# Case study 6 - DQN

Changes compared to OG work by Guillaume :
- `policy` is now an epsilon-greedy policy when taking rollouts (still deterministic when evaluating pairwise comparisons with target weights)
- we keep 2 sets of classifiers (original + target). Target weights get smooth updates in the form of exponentially moving average
- we keep past transitions in a circular replay buffer

These last two changes help with off policiness/exploration and stability.

## Setup

In [1]:
import numpy as np

import scipy.integrate as integrate

import torch
import torch.nn as nn
import torch.nn.functional as F
from torch.utils.data import DataLoader
import torch.optim as optim

from collections import deque
from random import sample
from tqdm.notebook import tqdm

device = torch.device("cuda" if torch.cuda.is_available() else "cpu")

In [None]:
# Hyperparameters

batchSize = 250
numberOfActions = 4
numberOfEpochs = 10

epsilon        = 0.1      #for the epsilon-greedy policy
buffer_size    = 2000
num_rollouts   = 250
num_iterations = 60
beta           = 0.95     #soft updates

# Some of the following code is based on a PyTorch tutorial in the official PyTorch website:
# Below is the definition of the neural networks used for the pair-wize classification of the actions
class Net(nn.Module):

    def __init__(self):
        super(Net, self).__init__()

        # an affine operation: y = Wx + b
        self.fc1 = nn.Linear(2, 16).to(device)
        self.fc2 = nn.Linear(16, 16).to(device)
        self.fc3 = nn.Linear(16, 16).to(device)
        self.fc4 = nn.Linear(16, 2).to(device)

    def forward(self, x):

        x = F.relu(self.fc1(x))
        x = F.relu(self.fc2(x))
        x = F.relu(self.fc3(x))
        logits = self.fc4(x)
        return logits

# We use the cross entropy loss function
lossFunction = nn.CrossEntropyLoss()

# Initialization of the classifiers for each pairs of actions:
classifiers = {}
target_classifiers = {}

for actionIndex1 in range(numberOfActions):
  for actionIndex2 in range(actionIndex1 + 1, numberOfActions):

    net = Net().to(device)
    input = torch.randn((1, 2), device=device)
    out = net(input)

    net.zero_grad()
    out.backward(torch.randn((1, 2), device=device))

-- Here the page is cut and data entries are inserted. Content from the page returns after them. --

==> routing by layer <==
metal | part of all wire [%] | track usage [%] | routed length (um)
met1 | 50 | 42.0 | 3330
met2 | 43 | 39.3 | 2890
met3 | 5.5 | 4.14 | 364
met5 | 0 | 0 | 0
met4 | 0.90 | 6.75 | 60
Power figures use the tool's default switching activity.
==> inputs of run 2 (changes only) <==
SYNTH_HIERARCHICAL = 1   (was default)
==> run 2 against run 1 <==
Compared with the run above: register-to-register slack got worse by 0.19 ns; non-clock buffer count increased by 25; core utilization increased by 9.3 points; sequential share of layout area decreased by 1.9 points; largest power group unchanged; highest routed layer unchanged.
<file path="config.mk">
export PLATFORM = sky130hd
export DESIGN_NAME = ycbcr2rgb
export DESIGN_NICKNAME = d
export VERILOG_FILES = /design/src/rtl/ycbcr2rgb.sv
export SDC_FILE = /design/constraint.sdc
export NUM_CORES = 1
export LEC_CHECK = 0
export ABC_AREA = 1
export BUFFER_PORTS_ARGS = -buffer_cell sky130_fd_sc_hd__buf_2
export CORE_UTILIZATION = 65
export DETAILED_ROUTE_END_ITERATION = 7
export PLACE_DENSITY = 0.8
export SYNTH_ARGS = -nofsm -noshare
export SYNTH_HDL_FRONTEND = slang
export SYNTH_SLANG_ARGS = --single-unit
</file>
<file path="constraint.sdc">
create_clock -name clk -period 13.1 [get_ports clk]
set_input_delay 2.62 -clock clk [delete_from_list [all_inputs] [get_ports clk]]
set_output_delay 2.62 -clock clk [all_outputs]
set_load 0.02 [all_outputs]
</file>
===== config.mk =====
export PLATFORM = sky130hd
export DESIGN_NAME = ov7670_frame_arbiter
export DESIGN_NICKNAME = d
export VERILOG_FILES = /design/src/rtl/ov7670_pkg.sv /design/src/rtl/ov7670_edge_sync.sv /design/src/rtl/ov7670_frame_arbiter.sv
export SDC_FILE = /design/constraint.sdc
export NUM_CORES = 1
export LEC_CHECK = 0
export ABC_AREA = 1
export CELL_PAD_IN_SITES_DETAIL_PLACEMENT = 1
export CELL_PAD_IN_SITES_GLOBAL_PLACEMENT = 2
export CORE_MARGIN = 5
export CORE_UTILIZATION = 39
export DETAILED_ROUTE_END_ITERATION = 10
export PLACE_DENSITY = 0.84
export SYNTH_ARGS = -nofsm -noshare
export SYNTH_HDL_FRONTEND = slang
export SYNTH_SLANG_ARGS = --single-unit

===== constraint.sdc =====
create_clock -name i_clk_40m -period 3.9 [get_ports i_clk_40m]
set_input_delay 0.78 -clock i_clk_40m [delete_from_list [all_inputs] [get_ports i_clk_40m]]
set_output_delay 0.78 -clock i_clk_40m [all_outputs]
set_load 0.01 [all_outputs]

===== src/rtl/ov7670_pkg.sv =====
`default_nettype none
// +----------------------------------------------------------------------+
// | ov7670_pkg : shared encodings and defaults for the OV7670 FIFO path  |
// | Rev 1.0                                                              |
// +----------------------------------------------------------------------+
package ov7670_pkg;

  typedef enum logic [2:0] {
    ST_IDLE     = 3'd0,
    ST_WAIT_VS1 = 3'd1,
    ST_WRITE    = 3'd2,
    ST_WAIT_VS2 = 3'd3,
    ST_RD_REQ   = 3'd4,
    ST_RD_WAIT  = 3'd5
  } state_e;

  localparam int unsigned WRST_CYCLES_DEFAULT    = 4;
  localparam logic [31:0] TIMEOUT_CYCLES_DEFAULT = 32'd4000000;

  // VGA RGB565 frame as stored in the camera FIFO
  localparam int unsigned FRAME_BYTES = 640 * 480 * 2;

  function automatic logic is_wait_state(input state_e s);
    return (s == ST_WAIT_VS1) || (s == ST_WAIT_VS2) ||
           (s == ST_RD_REQ)   || (s == ST_RD_WAIT);
  endfunction

endpackage
`default_nettype wire


===== src/rtl/ov7670_edge_sync.sv =====
`default_nettype none
// +----------------------------------------------------------------------+
// | ov7670_edge_sync : 2-FF synchronizer plus registered rise detector   |
// | Rev 1.0                                                              |
// +----------------------------------------------------------------------+
module ov7670_edge_sync (
  input  logic i_clk,
  input  logic i_rst_n,
  input  logic i_async,
  output logic o_rise
);

  logic       r_s1;
  logic       r_s2;
  logic       r_prev;
  logic       r_rise;
  logic [1:0] r_fill;

  // r_fill blocks a rise until r_s2 and r_prev both hold real samples, so a
  // level already high at reset release is not mistaken for a fresh edge.
  always_ff @(posedge i_clk or negedge i_rst_n) begin
    if (!i_rst_n) begin
      r_s1   <= 1'b0;
      r_s2   <= 1'b0;
      r_prev <= 1'b0;
      r_rise <= 1'b0;
      r_fill <= 2'd0;
    end else begin
      r_s1   <= i_async;
      r_s2   <= r_s1;
      r_prev <= r_s2;
      if (r_fill != 2'd3) begin
        r_fill <= r_fill + 2'd1;
      end
      r_rise <= (r_fill == 2'd3) && r_s2 && !r_prev;
    end
  end

  assign o_rise = r_rise;

endmodule
`default_nettype wire


===== src/rtl/ov7670_frame_arbiter.sv =====
`default_nettype none
// +----------------------------------------------------------------------+
// | ov7670_frame_arbiter : sequences camera FIFO write and reader start  |
// | Rev 1.0                                                              |
// +----------------------------------------------------------------------+
module ov7670_frame_arbiter
  import ov7670_pkg::*;
#(
  parameter int unsigned WRST_CYCLES    = WRST_CYCLES_DEFAULT,
  parameter logic [31:0] TIMEOUT_CYCLES = TIMEOUT_CYCLES_DEFAULT
) (
  input  logic        i_clk_40m,
  input  logic        i_rst_n,
  input  logic        i_ov_vsync,
  input  logic        i_frame_req,
  input  logic        i_cont_mode,
  input  logic        i_rd_frame,
  output logic        o_ov_wrst,
  output logic        o_ov_wen,
  output logic        o_read_en,
  output logic        o_busy,
  output logic [15:0] o_frame_cnt,
  output logic        o_err
);

  localparam logic [7:0]  c_wrst_last = 8'(WRST_CYCLES - 1);
  localparam logic [31:0] c_tmo_last  = TIMEOUT_CYCLES - 32'd1;

  state_e      r_state;
  state_e      w_state_nxt;
  logic        w_vs_rise;
  logic        r_pend;
  logic        r_rd_prev;
  logic [7:0]  r_wrst_cnt;
  logic [31:0] r_tmo;
  logic        r_wrst;
  logic        r_wen;
  logic        r_read_en;
  logic        r_busy;
  logic        r_err;
  logic [15:0] r_frame_cnt;
  logic        w_wrst_nxt;
  logic        w_wen_nxt;
  logic        w_read_en_nxt;
  logic        w_frame_done;
  logic        w_tmo_hit;
  logic        w_tmo_fire;

  ov7670_edge_sync u_vs_sync (
    .i_clk   (i_clk_40m),
    .i_rst_n (i_rst_n),
    .i_async (i_ov_vsync),
    .o_rise  (w_vs_rise)
  );

  assign w_tmo_hit = (r_tmo == c_tmo_last);

  // Outputs are computed for the next state and registered alongside it.
  always_comb begin
    w_state_nxt   = r_state;
    w_wrst_nxt    = 1'b1;
    w_wen_nxt     = 1'b0;
    w_read_en_nxt = 1'b0;
    w_frame_done  = 1'b0;
    w_tmo_fire    = 1'b0;
    case (r_state)
      ST_IDLE: begin
        if (i_frame_req || r_pend || i_cont_mode) begin
          w_state_nxt = ST_WAIT_VS1;
        end
      end
      ST_WAIT_VS1: begin
        if (w_vs_rise) begin
          w_state_nxt = ST_WRITE;
          w_wrst_nxt  = 1'b0;
          w_wen_nxt   = 1'b1;
        end else if (w_tmo_hit) begin
          w_state_nxt = ST_IDLE;
          w_tmo_fire  = 1'b1;
        end
      end
      ST_WRITE: begin
        w_wen_nxt = 1'b1;
        if (r_wrst_cnt == c_wrst_last) begin
          w_state_nxt = ST_WAIT_VS2;
        end else begin
          w_wrst_nxt = 1'b0;
        end
      end
      ST_WAIT_VS2: begin
        if (w_vs_rise) begin
          w_state_nxt   = ST_RD_REQ;
          w_read_en_nxt = 1'b1;
          w_frame_done  = 1'b1;
        end else if (w_tmo_hit) begin
          w_state_nxt = ST_IDLE;
          w_tmo_fire  = 1'b1;
        end else begin
          w_wen_nxt = 1'b1;
        end
      end
      ST_RD_REQ: begin
        if (!i_rd_frame) begin
          w_state_nxt = ST_RD_WAIT;
        end else if (w_tmo_hit) begin
          w_state_nxt = ST_IDLE;
          w_tmo_fire  = 1'b1;
        end else begin
          w_read_en_nxt = 1'b1;
        end
      end
      ST_RD_WAIT: begin
        // Only a fresh 0->1 edge ends the wait, not a level that was already high.
        if (i_rd_frame && !r_rd_prev) begin
          w_state_nxt = ST_IDLE;
        end else if (w_tmo_hit) begin
          w_state_nxt = ST_IDLE;
          w_tmo_fire  = 1'b1;
        end
      end
      default: begin
        w_state_nxt = ST_IDLE;
      end
    endcase
  end

  always_ff @(posedge i_clk_40m or negedge i_rst_n) begin
    if (!i_rst_n) begin
      r_state     <= ST_IDLE;
      r_pend      <= 1'b0;
      r_rd_prev   <= 1'b0;
      r_wrst_cnt  <= 8'd0;
      r_tmo       <= 32'd0;
      r_wrst      <= 1'b1;
      r_wen       <= 1'b0;
      r_read_en   <= 1'b0;
      r_busy      <= 1'b0;
      r_err       <= 1'b0;
      r_frame_cnt <= 16'd0;
    end else begin
      r_state   <= w_state_nxt;
      r_wrst    <= w_wrst_nxt;
      r_wen     <= w_wen_nxt;
      r_read_en <= w_read_en_nxt;
      r_busy    <= (w_state_nxt != ST_IDLE);
      r_rd_prev <= i_rd_frame;

      if (w_frame_done) begin
        r_frame_cnt <= r_frame_cnt + 16'd1;
      end
      if (w_tmo_fire) begin
        r_err <= 1'b1;
      end

      // Requests outside IDLE (including the cycle IDLE is entered) are held once.
      if (r_state == ST_IDLE) begin
        if (w_state_nxt == ST_WAIT_VS1) begin
          r_pend <= 1'b0;
        end
      end else if (i_frame_req) begin
        r_pend <= 1'b1;
      end

      if (w_state_nxt != r_state) begin
        r_tmo      <= 32'd0;
        r_wrst_cnt <= 8'd0;
      end else begin
        if (is_wait_state(r_state)) begin
          r_tmo <= r_tmo + 32'd1;
        end
        if (r_state == ST_WRITE) begin
          r_wrst_cnt <= r_wrst_cnt + 8'd1;
        end
      end
    end
  end

  assign o_ov_wrst   = r_wrst;
  assign o_ov_wen    = r_wen;
  assign o_read_en   = r_read_en;
  assign o_busy      = r_busy;
  assign o_frame_cnt = r_frame_cnt;
  assign o_err       = r_err;

endmodule
`default_nettype wire


==> results.txt, run 1 <==
slew margin rel.: 0.378
antenna cells: 0
IO Port Bufs: 26
post-synthesis sequential area ratio: 0.465
syn_nets: 462
Resized Gates After CTS: 0
vias in the first global route: 3240
pwr dens: 511 nW/um2
critical-path cell list: clkdlybuf4s50_1 > inv_1 > nor2_1 > or2_1 > o21ai_1 > nand2_1 > o21ai_1 > nand3_2 > buf_4 > nor2_1
Max stage delay cell, worst path: clkdlybuf4s50_1
Clock Skew: 0.0126 ns
fraction of the mapped netlist area in compound gates: 0.0229
hpwl dp: 6310 um
Initial Util: 0.398
Final Wtd Congestion: 0.784
count of final hold-check violations: 0
DIE HEIGHT: 110 um
first-pass iteration count of the detailed router: 4
hold buffers post-CTS: 0
Peak supply drop: 0.308 mV
synthesis-to-layout area growth: 16.7%
Crit Path Category: in2reg
r2r endpoint: r_tmo[19]$_DFFE_PN0P_
WP depth: 10
max_cap viols: 0
startpoint types: primary input
Worst Setup SP: i_rd_frame
Worst-Margin Slew: 0.932 ns
Synth top area share: 0.459
top post-synthesis cells by area: dfrtp_1 46%, nand2_1 8.6%, xor2_1 7.0%, nor2_1 5.8%, nor2_2 5.5%
simple-gate portion of the synthesized area: 0.328
DR vias/cell: 4.68
Synth Area in XOR/XNOR: 0.0995
achievable frequency: 0.377 GHz
commonest cells after routing, fill and taps aside: 89 x nand2_1, 71 x dfrtp_1, 60 x nor2_1, 49 x inv_1, 34 x nor2_2
Worst setup EP type: register
largest net degree at the start of global routing: 73
fin nets: 497
mapped cell area: 3870 um2
total CTS buffers: 9
run status: completed
largest stage delay on the critical path: 0.49 ns
CP top delay family: buffers and inverters
largest family of logic cells by synthesized area: simple AND/OR/NAND/NOR gates
Horiz. Die Dim: 110 um
core area: 9730 um2
fillers: 1191
setup slack after layout: 1.25 ns
Post-Syn Instances: 452
critical path capture point: r_tmo[19]$_DFFE_PN0P_
clk buf depth: 2
synthesized area per cell: 8.57 um2
Hold Worst Slack: 0.368 ns
# rows: 36
Yosys reg bits: 72
Crit path buffers/inverters: 3
Via Count: 2924
clk_lat worst skew: 0.35 ns
DRT iter0 DRCs: 83
CTS root buffer: clkbuf_8
H-tree depth: 3
Synth Area in Adders: 0.0129
post-CTS setup buffer count: 0
Arr. time, crit path: 2.93 ns
Die ar.: 12000 um2
io pins: 27
Sink Count: 72
GRT Util Overall: 0.162
DRT antenna net count: 0
Synthesis Warnings: 0
post-synthesis mux area share: 0.00807
pre-CTS setup slack: 0.863 ns
final wirelength: 8580 um
Congestion Overflow GR: 0
initial antenna violation count: 0
Setup violations, final: 0
Hold Path Class: reg2reg
Netlist cell types: 33
worst r2r path cells: 11
P_leak: 1.95 nW
CTS clock-pin slew for the worst setup and hold paths: 0.08 ns
most common cell after layout, fill and taps aside: nand2_1
maximum net fanout on the critical path: 18
post-synth top area cell: dfrtp_1
Final min period: 2.65 ns
RSZ-0062 raised after global routing: false
DRC violations left: 0
CTS tree: yes
RR Startpoint: r_tmo[0]$_DFFE_PN0P_
flop-to-flop setup slack: 1.50 ns
Max Slew Vio Count: 0
setup TNS: 0 ns
final worst-path cycle share: 0.680
first-pass GRT wire length: 15300 um
Design Power: 2.31 mW
share of layout cells above drive strength 1: 0.165
DR WL/cell: 13.7 um
Critical Path RT: 4.17 ns
sequential cells by signal (all words and copies together) (netlist names), 2 cells and up:
name	flops
r_tmo	32
o_frame_cnt	16
r_state	3
r_wrst_cnt	8
u_vs_sync.r_fill	2
synthesized netlist by cell type:
library cell	n
a21o_1	1
a21oi_1	1
buf_6	4
dfrtp_1	71
dfstp_2	1
ha_1	4
inv_1	49
inv_2	4
mux2_2	1
mux2i_1	2
nand2_1	89
nand2_2	5
nand2_4	2
nand3_1	29
nand3_2	6
nand3b_1	1
nand3b_2	1
nand4_1	11
nor2_1	60
nor2_2	34
nor2_4	5
nor3_1	9
nor3_2	2
nor3b_1	1
nor4_1	3
o21ai_0	6
o21ai_1	2
o21bai_1	1
o31ai_1	1
o31ai_4	1
or2_1	1
xnor2_1	13
xor2_1	31
worst register-to-register path: cells and delay by family (launching register included):
kind / cells / cell delay, ns
buffers and inverters: 1 / 0.32
and+or+nand+nor: 9 / 1.36
adders and majority gates: 1 / 0.19
DFF: 1 / 0.41
power by group:
part	internal (mW)	switching [mW]	total [mW]
Combinational	0.214	0.454	0.667
Clock	0.446	0.308	0.754
Sequential	0.816	0.0741	0.890
Total	1.48	0.835	2.31
cell families (layout without fill, tap and decap cells):
| group | Yosys count | in the layout |
|---|---|---|
| and+or+nand+nor | 259 | 259 |
| adders and majority gates | 4 | 4 |
| DFF | 72 | 72 |
| AOI/OAI and AO/OA | 13 | 13 |
| buffers and inverters | 57 | 97 |
| muxes | 3 | 3 |
| xor gates and xnor gates | 44 | 44 |
stage by stage:
| stage | cell area, um2 | std cells | util |
|---|---|---|---|
| global route | 4520 | 625 | 0.465 |
| global placement | 4270 | 609 | 0.439 |
| detailed placement | 4270 | 609 | 0.439 |
| CTS | 4520 | 625 | 0.465 |
| floorplan | 3870 | 452 | - |
| finish | 4520 | 625 | 0.465 |
final cells by class:
cell class              count  area [um2]  share of cell area
multi-input cells         323        1830               0.404
flip-flops and latches     72        1800               0.399
repair buffers             28         273              0.0603
inverters                  53         199              0.0440
well taps                 133         166              0.0368
clock buffers              10         138              0.0304
clock inverters             6         115              0.0255
routing by layer:
layer | GRT usage | vias to the layer above | share of wire
met5 | 0 | - | 0
li1 | - | 1479 | -
met4 | 0.0374 | 0 | 0.0093
met3 | 0.0423 | 6 | 0.018
met1 | 0.205 | 1415 | 0.47
met2 | 0.277 | 24 | 0.50
how the worst min path moves through the flow:
| stage | slack (ns) | cells after the start | endpoint | start |
|---|---|---|---|---|
| 2_1_floorplan | 0.33 | 0 | u_vs_sync.r_s2$_DFF_PN0_ | u_vs_sync.r_s1$_DFF_PN0_ |
| 3_3_place_gp | 0.34 | 0 | u_vs_sync.r_s2$_DFF_PN0_ | u_vs_sync.r_s1$_DFF_PN0_ |
| 3_5_place_dp | 0.35 | 0 | u_vs_sync.r_s2$_DFF_PN0_ | u_vs_sync.r_s1$_DFF_PN0_ |
| 4_1_cts | 0.37 | 0 | u_vs_sync.r_s2$_DFF_PN0_ | u_vs_sync.r_s1$_DFF_PN0_ |
| 5_1_grt | 0.39 | 0 | u_vs_sync.r_s2$_DFF_PN0_ | u_vs_sync.r_s1$_DFF_PN0_ |
| 6_report | 0.37 | 0 | u_vs_sync.r_s2$_DFF_PN0_ | u_vs_sync.r_s1$_DFF_PN0_ |
Power figures use the tool's default switching activity.
==> run 2: changes to the inputs <==
--- a/config.mk
+++ b/config.mk
@@ -9,9 +9,9 @@
 export CELL_PAD_IN_SITES_DETAIL_PLACEMENT = 1
 export CELL_PAD_IN_SITES_GLOBAL_PLACEMENT = 2
 export CORE_MARGIN = 5
-export CORE_UTILIZATION = 39
+export CORE_UTILIZATION = 36
 export DETAILED_ROUTE_END_ITERATION = 10
-export PLACE_DENSITY = 0.84
+export PLACE_DENSITY = 0.78
 export SYNTH_ARGS = -nofsm -noshare
 export SYNTH_HDL_FRONTEND = slang
 export SYNTH_SLANG_ARGS = --single-unit
==> constraint.sdc (replaced) <==
create_clock -name i_clk_40m -period 2.6 [get_ports i_clk_40m]
set_input_delay 0.52 -clock i_clk_40m [delete_from_list [all_inputs] [get_ports i_clk_40m]]
set_output_delay 0.52 -clock i_clk_40m [all_outputs]
set_load 0.01 [all_outputs]
==> results.txt, run 2 (synthesis gave the netlist of run 1 again) <==
DIE HEIGHT: 114 um (+3.7%)
RSZ-0062 raised after global routing: false
max_cap viols: 0 (unchanged)
CTS tree: yes
Area after DPL: 4310 um2 (+0.91%)
achievable frequency: 0.442 GHz
Worst-Margin Slew: 0.618 ns (-0.314 ns)
count of final hold-check violations: 0 (unchanged)
core area: 10400 um2 (+7.1%)
Hold Path Class: in2async
Arr. time, crit path: 2.47 ns (-0.46 ns)
Crit path buffers/inverters: 1 (-2)
max reg flops: 32 (unchanged)
slew margin rel.: 0.584 (+0.205)
final design area excluding fillers: 4500 um2 (-0.58%)
clk_lat worst skew: 0.35 ns (about the same)
Clock Skew: 0.0131 ns (+0.000510 ns)
Initial Util: 0.372 (-0.0263)
post-CTS setup buffer count: 0 (unchanged)
Biggest register: r_tmo
total CTS buffers: 9 (unchanged)
Resized Gates After CTS: 0 (unchanged)
H-tree depth: 3 (unchanged)
share of layout cells above drive strength 1: 0.168 (+0.00304)
Final Wtd Congestion: 0.810 (+3.2%)
largest net degree at the start of global routing: 41 (-44%)
synthesis-to-layout area growth: 16.0%
DRC violations left: 0 (unchanged)
run status: completed
# rows: 37 (+2.8%)
Max Slew Vio Count: 0 (unchanged)
antenna cells: 0 (unchanged)
commonest cells after routing, fill and taps aside: 89 x nand2_1, 71 x dfrtp_1, 60 x nor2_1, 49 x inv_1, 34 x nor2_2
DRT iter0 DRCs: 52 (-37%)
Horiz. Die Dim: 114 um (+3.7%)
CP top delay family: simple AND/OR/NAND/NOR gates
Congestion Overflow GR: 0 (unchanged)
first-pass iteration count of the detailed router: 4 (unchanged)
hpwl dp: 6360 um (+0.88%)
DR WL/cell: 13.6 um (-1.2%)
P_leak: 1.94 nW (-0.55%)
most common cell after layout, fill and taps aside: nand2_1
clk buf depth: 2 (unchanged)
Setup violations, final: 0 (unchanged)
GRT Util Overall: 0.147 (-0.0149)
setup TNS: 0 ns (unchanged)
vias in the first global route: 3185 (-1.7%)
final wirelength: 8560 um (-0.28%)
Final min period: 2.26 ns
fin nets: 500 (+0.60%)
first-pass GRT wire length: 15400 um (+0.82%)
IO Port Bufs: 26 (unchanged)
Max stage delay cell, worst path: buf_4
initial antenna violation count: 0 (unchanged)
CTS root buffer: clkbuf_8
final worst-path cycle share: 0.870
pwr dens: 715 nW/um2 (+40%)
startpoint types: register
hold buffers post-CTS: 0 (unchanged)
DR vias/cell: 4.64 (-0.75%)
Sink Count: 72 (unchanged)
io pins: 27 (unchanged)
maximum net fanout on the critical path: 40 (+22)
Critical Path RT: 2.81 ns (-1.36 ns)
CTS clock-pin slew for the worst setup and hold paths: 0.09 ns (about the same)
largest stage delay on the critical path: 0.48 ns (about the same)
Via Count: 2930 (+0.21%)
Crit Path Category: reg2reg
Peak supply drop: 0.482 mV (+56%)
critical-path cell list: ha_1 > nand2_1 > nor2_1 > nand2_2 > nor2_4 > nand2_2 > nand2_1 > nand3_1 > nand3_2 > buf_4 > nor2_1
Worst setup EP type: register
DRT antenna net count: 0 (unchanged)
Die ar.: 12900 um2 (+7.6%)
[run 2: changes by cell type in the layout (fill, tap and decap cells not counted), sizes merged]
cell      change
buf           +3
clkinv        +2
bufinv        -2
clkinvlp      +1
inv           -1
[run 2: power breakdown]
| part | leakage [nW] | internal (mW) | switching, mW |
|---|---|---|---|
| sequential | 0.959 | 1.22 | 0.111 |
| clock | 0.0920 | 0.439 | 0.445 |
| combinational | 0.892 | 0.316 | 0.679 |
[run 2: layout make-up]
class	count	area, um2
Fill cell	1246	5920
Multi-Input combinational cell	323	1830
Timing Repair Buffer	31	308
Tap cell	136	170
Clock inverter	6	60.1
Sequential cell	72	1800
Clock buffer	10	128
Inverter	53	199
[run 2: stage by stage]
stage | total power, mW | std cells | setup WS, ns | util | hold WS (ns)
6_report | 3.21 | 631 | 0.338 | 0.432 | 0.125
5_1_grt | 3.45 | 631 | 0.0685 | 0.432 | 0.144
4_1_cts | 3.29 | 631 | 0.276 | 0.432 | 0.130
3_5_place_dp | 2.37 | 615 | 0.219 | 0.414 | 0.340
3_3_place_gp | 2.36 | 615 | 0.281 | 0.414 | 0.335
2_1_floorplan | 2.13 | 452 | 0.943 | - | 0.224
[run 2: worst paths after layout]
| check | cells after the start | to | slack [ns] | start |
|---|---|---|---|---|
| max | 11 | r_tmo[31]$_DFFE_PN0P_ | 0.34 | r_tmo[0]$_DFFE_PN0P_ |
| min | 1 | r_tmo[4]$_DFFE_PN0P_ | 0.13 | i_rst_n |
| max reg2reg | 11 | r_tmo[31]$_DFFE_PN0P_ | 0.34 | r_tmo[0]$_DFFE_PN0P_ |
| min reg2reg | 0 | u_vs_sync.r_s2$_DFF_PN0_ | 0.35 | u_vs_sync.r_s1$_DFF_PN0_ |
| max in group asynchronous | 2 | o_err$_DFFE_PN0P_ | 1.89 | i_rst_n |
| min in group i_clk_40m | 0 | u_vs_sync.r_s2$_DFF_PN0_ | 0.35 | u_vs_sync.r_s1$_DFF_PN0_ |
[run 2: worst reg2reg max path, cell delays in order (launching register included)]
cell	delay, ns
dfrtp_1	0.41
ha_1	0.20
nand2_1	0.08
nor2_1	0.17
nand2_2	0.13
nor2_4	0.14
nand2_2	0.10
nand2_1	0.13
nand3_1	0.12
nand3_2	0.09
buf_4	0.48
nor2_1	0.11
[run 2: layer usage]
layer  share of wire  routed length (um)  track usage
met1            0.49                4220        0.197
met3           0.022                 184       0.0318
met2            0.47                4030        0.241
met5               0                   0            0
met4           0.014                 118       0.0393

    classifiers[(actionIndex1, actionIndex2)] = net
    target_classifiers[(actionIndex1, actionIndex2)] = net   #We initialize params and target params at the same values.

rng = np.random.default_rng()

# Each action is represented by an index in a dictionary. Such that each action is accessed via this index
actionsDictionary = {}
actionsDictionary.update({0 : 0.1})
actionsDictionary.update({1 : 0.4})
actionsDictionary.update({2 : 0.7})
actionsDictionary.update({3 : 1.0})


# Below are the constants used in the simulations of the cancer treatement plan
a1 = 0.15
a2 = 0.1
b1 = 1.2
b2 = 1.2
c0 = -4
c1 = 1
c2 = 1
d1 = 0.5
d2 = 0.5


# Below is the definition of delta Y as described in the paper. It takes among its arguments the index of an action that corresponds to the amount of chemical given to the patient
def deltaY(XState, YState, initialXState, actionIndex):
  if(YState <= 0):
    return 0

  return a1 * np.maximum(XState, initialXState) - b1 * (actionsDictionary[actionIndex] - d1)

# Below is the definition of delta X as described in the paper. It takes among its arguments the index of an action that corresponds to the amount of chemical given to the patient
def deltaX(XState, YState, initialYState, actionIndex):

  return a2 * np.maximum(YState, initialYState) + b2 * (actionsDictionary[actionIndex] - d2)

# Below is just adding the deltas to the states, for 1 time step
def simulate1Step(XState, YState, initialXState, initialYState, actionIndex):

  return (XState + deltaX(XState, YState, initialYState, actionIndex),
          YState + deltaY(XState, YState, initialXState, actionIndex))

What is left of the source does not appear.